② 제1항의 승낙은 당 사이트가 제공하는 과학기술정보검색, 맞춤정보, 서지정보 등 다른 서비스의 이용승낙을
포함합니다.
제 6 조 (회원가입)
서비스를 이용하고자 하는 고객은 당 사이트에서 정한 회원가입양식에 개인정보를 기재하여 가입을 하여야 합니다.
제 7 조 (개인정보의 보호 및 사용)
당 사이트는 관계법령이 정하는 바에 따라 회원 등록정보를 포함한 회원의 개인정보를 보호하기 위해 노력합니다. 회원 개인정보의 보호 및 사용에 대해서는 관련법령 및 당 사이트의 개인정보 보호정책이 적용됩니다.
제 8 조 (이용 신청의 승낙과 제한)
① 당 사이트는 제6조의 규정에 의한 이용신청고객에 대하여 서비스 이용을 승낙합니다.

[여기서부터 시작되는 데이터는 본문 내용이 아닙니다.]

--- config.mk ---
export PLATFORM = sky130hd
export DESIGN_NAME = cordic_vectoring_flat
export DESIGN_NICKNAME = d
export VERILOG_FILES = /design/src/rtl/cordic_vectoring_pkg.sv /design/src/rtl/cordic_vectoring_if.sv /design/src/rtl/cordic_vectoring_atan_rom.sv /design/src/rtl/cordic_vectoring.sv /design/src/flat_wrapper.sv
export SDC_FILE = /design/constraint.sdc
export NUM_CORES = 1
export LEC_CHECK = 0
export ABC_AREA = 1
export CAP_MARGIN = 10
export CORE_ASPECT_RATIO = 1.4
export CORE_MARGIN = 4
export CORE_UTILIZATION = 30
export CTS_CLUSTER_SIZE = 8
export DETAILED_ROUTE_END_ITERATION = 12
export DONT_BUFFER_PORTS = 1
export PLACE_DENSITY = 0.52
export REMOVE_ABC_BUFFERS = 1
export SYNTH_ARGS = -nofsm -noshare
export SYNTH_HDL_FRONTEND = slang
export SYNTH_HIERARCHICAL = 1
export SYNTH_SLANG_ARGS = --single-unit
export TNS_END_PERCENT = 20
--- constraint.sdc ---
create_clock -name clk -period 17 [get_ports clk]
set_input_delay 0.85 -clock clk [delete_from_list [all_inputs] [get_ports clk]]
set_output_delay 0.85 -clock clk [all_outputs]
set_load 0.01 [all_outputs]
[config.mk]
export PLATFORM = sky130hd
export DESIGN_NAME = pipe_hazard_ctrl
export DESIGN_NICKNAME = d
export VERILOG_FILES = /design/src/rtl/pipe_pkg.sv /design/src/rtl/hazard_tag_stage.sv /design/src/rtl/pipe_hazard_ctrl.sv
export SDC_FILE = /design/constraint.sdc
export NUM_CORES = 1
export LEC_CHECK = 0
export ABC_AREA = 1
export CAP_MARGIN = 10
export CORE_AREA = 4 4 68 70
export CTS_BUF_LIST = sky130_fd_sc_hd__clkbuf_2
export CTS_CLUSTER_DIAMETER = 150
export DETAILED_ROUTE_END_ITERATION = 10
export DIE_AREA = 0 0 72 74
export GPL_TIMING_DRIVEN = 1
export PLACE_DENSITY = 0.95
export SETUP_SLACK_MARGIN = 0.2
export SYNTH_ARGS = -nofsm -noshare
export SYNTH_HDL_FRONTEND = slang
export SYNTH_HIERARCHICAL = 1
export SYNTH_SLANG_ARGS = --single-unit
export TNS_END_PERCENT = 20
[constraint.sdc]
create_clock -name clock -period 5.29 [get_ports clock]
set_clock_uncertainty 0.15 [all_clocks]
set_input_delay 1.058 -clock clock [delete_from_list [all_inputs] [get_ports clock]]
set_output_delay 1.058 -clock clock [all_outputs]
set_load 0.005 [all_outputs]
[src/rtl/pipe_pkg.sv]
`default_nettype none
// ============================================================================
// Module   : pipe_pkg
// Brief    : Shared tag type, forward-select encoding and defaults for the
//            pipeline hazard controller.
// Revision : 1.0 - initial release
// ============================================================================
package pipe_pkg;

  localparam int c_reg_aw_def      = 4;
  localparam int c_flush_depth_def = 2;
  localparam int c_cnt_w_def       = 16;
  localparam int c_zero_reg_def    = 1;
  // Widest register address a tag can carry; narrower addresses are zero-extended.
  localparam int c_rd_max_w        = 8;

  typedef struct packed {
    logic                  valid;
    logic [c_rd_max_w-1:0] rd;
    logic                  regwrite;
    logic                  is_load;
  } hazard_tag_t;

  typedef enum logic [1:0] {
    FWD_RF    = 2'd0,
    FWD_EXMEM = 2'd1,
    FWD_MEMWB = 2'd2
  } fwd_sel_e;

  function automatic logic tag_match(
    input hazard_tag_t           tag,
    input logic [c_rd_max_w-1:0] src,
    input logic                  used,
    input logic                  zero_reg
  );
    return tag.valid && tag.regwrite && used && (tag.rd == src) &&
           (!zero_reg || (src != '0));
  endfunction

endpackage
`default_nettype wire

[src/rtl/hazard_tag_stage.sv]
`default_nettype none
// ============================================================================
// Module   : hazard_tag_stage
// Brief    : One resettable shadow-pipeline tag register.
// Revision : 1.0 - initial release
// ============================================================================
module hazard_tag_stage
  import pipe_pkg::*;
(
  input  logic        clock,
  input  logic        rst,
  input  hazard_tag_t i_tag,
  output hazard_tag_t o_tag
);

  hazard_tag_t r_tag;

  always_ff @(posedge clock or negedge rst) begin
    if (!rst) begin
      r_tag <= '0;
    end else begin
      r_tag <= i_tag;
    end
  end

  assign o_tag = r_tag;

endmodule
`default_nettype wire

[src/rtl/pipe_hazard_ctrl.sv]
`default_nettype none
// ============================================================================
// Module   : pipe_hazard_ctrl
// Brief    : Stall / flush / forward-select control for a 5-stage pipeline.
//            Define HAZ_FWD_EN for forwarding; otherwise RAW hazards stall.
// Revision : 1.0 - initial release
// ============================================================================
module pipe_hazard_ctrl
  import pipe_pkg::*;
#(
  parameter int REG_AW      = c_reg_aw_def,
  parameter int FLUSH_DEPTH = c_flush_depth_def,
  parameter int CNT_W       = c_cnt_w_def,
  parameter int ZERO_REG    = c_zero_reg_def
) (
  input  logic              clock,
  input  logic              rst,
  input  logic              id_valid,
  input  logic [REG_AW-1:0] id_rs1,
  input  logic [REG_AW-1:0] id_rs2,
  input  logic              id_use_rs1,
  input  logic              id_use_rs2,
  input  logic [REG_AW-1:0] id_rd,
  input  logic              id_regwrite,
  input  logic              id_is_load,
  input  logic              br_taken,
  output logic              pc_write,
  output logic              de_bubble,
  output logic              flush,
  output logic [1:0]        fwd_a_sel,
  output logic [1:0]        fwd_b_sel,
  output logic [CNT_W-1:0]  stall_cycles
);

  localparam logic       c_zero_reg     = (ZERO_REG != 0);
  localparam logic [1:0] c_flush_reload = 2'(FLUSH_DEPTH - 1);

  hazard_tag_t           w_tag_issue;
  hazard_tag_t           w_tag_ex;
  hazard_tag_t           w_tag_mem;
  hazard_tag_t           w_tag_wb;
  logic [c_rd_max_w-1:0] w_rs1;
  logic [c_rd_max_w-1:0] w_rs2;
  logic                  w_ex_a;
  logic                  w_ex_b;
  logic                  w_mem_a;
  logic                  w_mem_b;
  logic                  w_flush;
  logic                  w_hazard;
  logic                  w_stall;
  logic                  w_issue;
  logic                  w_unused_tag_bits;
  logic [1:0]            r_flush_cnt;
  logic [CNT_W-1:0]      r_stall_cycles;

  assign w_rs1   = c_rd_max_w'(id_rs1);
  assign w_rs2   = c_rd_max_w'(id_rs2);
  assign w_ex_a  = tag_match(w_tag_ex,  w_rs1, id_use_rs1, c_zero_reg);
  assign w_ex_b  = tag_match(w_tag_ex,  w_rs2, id_use_rs2, c_zero_reg);
  assign w_mem_a = tag_match(w_tag_mem, w_rs1, id_use_rs1, c_zero_reg);
  assign w_mem_b = tag_match(w_tag_mem, w_rs2, id_use_rs2, c_zero_reg);

  // Gating with rst keeps every output idle while reset is held.
  assign w_flush = rst && (br_taken || (r_flush_cnt != 2'd0));

`ifdef HAZ_FWD_EN
  assign w_hazard = w_tag_ex.is_load && (w_ex_a || w_ex_b);
`else
  assign w_hazard = w_ex_a || w_ex_b || w_mem_a || w_mem_b;
`endif

  assign w_stall = w_hazard && !w_flush;
  assign w_issue = id_valid && !w_stall && !w_flush;

  always_comb begin
    w_tag_issue = '0;
    if (w_issue) begin
      w_tag_issue.valid    = 1'b1;
      w_tag_issue.rd       = c_rd_max_w'(id_rd);
      w_tag_issue.regwrite = id_regwrite;
      w_tag_issue.is_load  = id_is_load;
    end
  end

  hazard_tag_stage u_tag_ex  (.clock(clock), .rst(rst), .i_tag(w_tag_issue), .o_tag(w_tag_ex));
  hazard_tag_stage u_tag_mem (.clock(clock), .rst(rst), .i_tag(w_tag_ex),    .o_tag(w_tag_mem));
  hazard_tag_stage u_tag_wb  (.clock(clock), .rst(rst), .i_tag(w_tag_mem),   .o_tag(w_tag_wb));

  always_ff @(posedge clock or negedge rst) begin
    if (!rst) begin
      r_flush_cnt    <= 2'd0;
      r_stall_cycles <= '0;
    end else begin
      if (br_taken) begin
        r_flush_cnt <= c_flush_reload;
      end else if (r_flush_cnt != 2'd0) begin
        r_flush_cnt <= r_flush_cnt - 2'd1;
      end
      if (w_stall && (r_stall_cycles != '1)) begin
        r_stall_cycles <= r_stall_cycles + CNT_W'(1);
      end
    end
  end

`ifdef HAZ_FWD_EN
  fwd_sel_e w_fwd_a;
  fwd_sel_e w_fwd_b;
  fwd_sel_e r_fwd_a;
  fwd_sel_e r_fwd_b;

  // The younger EX producer takes priority over MEM.
  always_comb begin
    w_fwd_a = FWD_RF;
    w_fwd_b = FWD_RF;
    if (w_ex_a) begin
      w_fwd_a = FWD_EXMEM;
    end else if (w_mem_a) begin
      w_fwd_a = FWD_MEMWB;
    end
    if (w_ex_b) begin
      w_fwd_b = FWD_EXMEM;
    end else if (w_mem_b) begin
      w_fwd_b = FWD_MEMWB;
    end
  end

  always_ff @(posedge clock or negedge rst) begin
    if (!rst) begin
      r_fwd_a <= FWD_RF;
      r_fwd_b <= FWD_RF;
    end else begin
      r_fwd_a <= w_issue ? w_fwd_a : FWD_RF;
      r_fwd_b <= w_issue ? w_fwd_b : FWD_RF;
    end
  end

  assign fwd_a_sel         = r_fwd_a;
  assign fwd_b_sel         = r_fwd_b;
  assign w_unused_tag_bits = ^{w_tag_wb, w_tag_mem.is_load};
`else
  assign fwd_a_sel         = FWD_RF;
  assign fwd_b_sel         = FWD_RF;
  // Write-before-read register file: the WB tag never needs checking.
  assign w_unused_tag_bits = ^{w_tag_wb, w_tag_ex.is_load, w_tag_mem.is_load};
`endif

  assign pc_write     = !w_stall;
  assign de_bubble    = w_stall || w_flush;
  assign flush        = w_flush;
  assign stall_cycles = r_stall_cycles;

endmodule
`default_nettype wire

② 당 사이트는 아래사항에 해당하는 경우에 대해서 승낙하지 아니 합니다.
- 이용계약 신청서의 내용을 허위로 기재한 경우
- 기타 규정한 제반사항을 위반하며 신청하는 경우
제 9 조 (회원 ID 부여 및 변경 등)
① 당 사이트는 이용고객에 대하여 약관에 정하는 바에 따라 자신이 선정한 회원 ID를 부여합니다.
② 회원 ID는 원칙적으로 변경이 불가하며 부득이한 사유로 인하여 변경 하고자 하는 경우에는 해당 ID를
해지하고 재가입해야 합니다.
③ 기타 회원 개인정보 관리 및 변경 등에 관한 사항은 서비스별 안내에 정하는 바에 의합니다.
제 3 장 계약 당사자의 의무
제 10 조 (KISTI의 의무)
① 당 사이트는 이용고객이 희망한 서비스 제공 개시일에 특별한 사정이 없는 한 서비스를 이용할 수 있도록
하여야 합니다.
② 당 사이트는 개인정보 보호를 위해 보안시스템을 구축하며 개인정보 보호정책을 공시하고 준수합니다.
③ 당 사이트는 회원으로부터 제기되는 의견이나 불만이 정당하다고 객관적으로 인정될 경우에는 적절한 절차를
거쳐 즉시 처리하여야 합니다. 다만, 즉시 처리가 곤란한 경우는 회원에게 그 사유와 처리일정을 통보하여야
합니다.
제 11 조 (회원의 의무)
① 이용자는 회원가입 신청 또는 회원정보 변경 시 실명으로 모든 사항을 사실에 근거하여 작성하여야 하며,
허위 또는 타인의 정보를 등록할 경우 일체의 권리를 주장할 수 없습니다.
② 당 사이트가 관계법령 및 개인정보 보호정책에 의거하여 그 책임을 지는 경우를 제외하고 회원에게 부여된
ID의 비밀번호 관리소홀, 부정사용에 의하여 발생하는 모든 결과에 대한 책임은 회원에게 있습니다.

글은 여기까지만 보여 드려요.